#### Records from a data source
━━━━━━━━━━━━━━━━━━━━━━━━━━━━━━

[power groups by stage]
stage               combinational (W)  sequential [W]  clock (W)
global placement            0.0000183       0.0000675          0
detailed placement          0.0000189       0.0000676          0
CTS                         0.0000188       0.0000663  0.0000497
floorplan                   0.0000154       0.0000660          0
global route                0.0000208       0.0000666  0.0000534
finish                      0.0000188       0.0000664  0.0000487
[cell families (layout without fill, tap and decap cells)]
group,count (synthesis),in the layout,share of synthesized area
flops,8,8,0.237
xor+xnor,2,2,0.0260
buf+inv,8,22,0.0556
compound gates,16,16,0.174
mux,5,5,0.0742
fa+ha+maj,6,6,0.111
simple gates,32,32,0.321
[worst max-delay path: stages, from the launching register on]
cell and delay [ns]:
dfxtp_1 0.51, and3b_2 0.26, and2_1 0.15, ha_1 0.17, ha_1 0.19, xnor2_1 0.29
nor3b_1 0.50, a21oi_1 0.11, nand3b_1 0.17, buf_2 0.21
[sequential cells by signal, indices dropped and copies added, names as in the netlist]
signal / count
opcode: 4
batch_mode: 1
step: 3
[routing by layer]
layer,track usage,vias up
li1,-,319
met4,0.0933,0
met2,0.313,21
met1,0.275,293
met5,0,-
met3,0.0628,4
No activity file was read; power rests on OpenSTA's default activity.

━━━━━━━━━━━━━━━━━━━━━━━━━━━━━━

#### Required action
Each entry above is to be set down again in exactly the same words.

#### Output for this exercise
[power groups by stage]
stage               combinational (W)  sequential [W]  clock (W)
global placement            0.0000183       0.0000675          0
detailed placement          0.0000189       0.0000676          0
CTS                         0.0000188       0.0000663  0.0000497
floorplan                   0.0000154       0.0000660          0
global route                0.0000208       0.0000666  0.0000534
finish                      0.0000188       0.0000664  0.0000487
[cell families (layout without fill, tap and decap cells)]
group,count (synthesis),in the layout,share of synthesized area
flops,8,8,0.237
xor+xnor,2,2,0.0260
buf+inv,8,22,0.0556
compound gates,16,16,0.174
mux,5,5,0.0742
fa+ha+maj,6,6,0.111
simple gates,32,32,0.321
[worst max-delay path: stages, from the launching register on]
cell and delay [ns]:
dfxtp_1 0.51, and3b_2 0.26, and2_1 0.15, ha_1 0.17, ha_1 0.19, xnor2_1 0.29
nor3b_1 0.50, a21oi_1 0.11, nand3b_1 0.17, buf_2 0.21
[sequential cells by signal, indices dropped and copies added, names as in the netlist]
signal / count
opcode: 4
batch_mode: 1
step: 3
[routing by layer]
layer,track usage,vias up
li1,-,319
met4,0.0933,0
met2,0.313,21
met1,0.275,293
met5,0,-
met3,0.0628,4
No activity file was read; power rests on OpenSTA's default activity.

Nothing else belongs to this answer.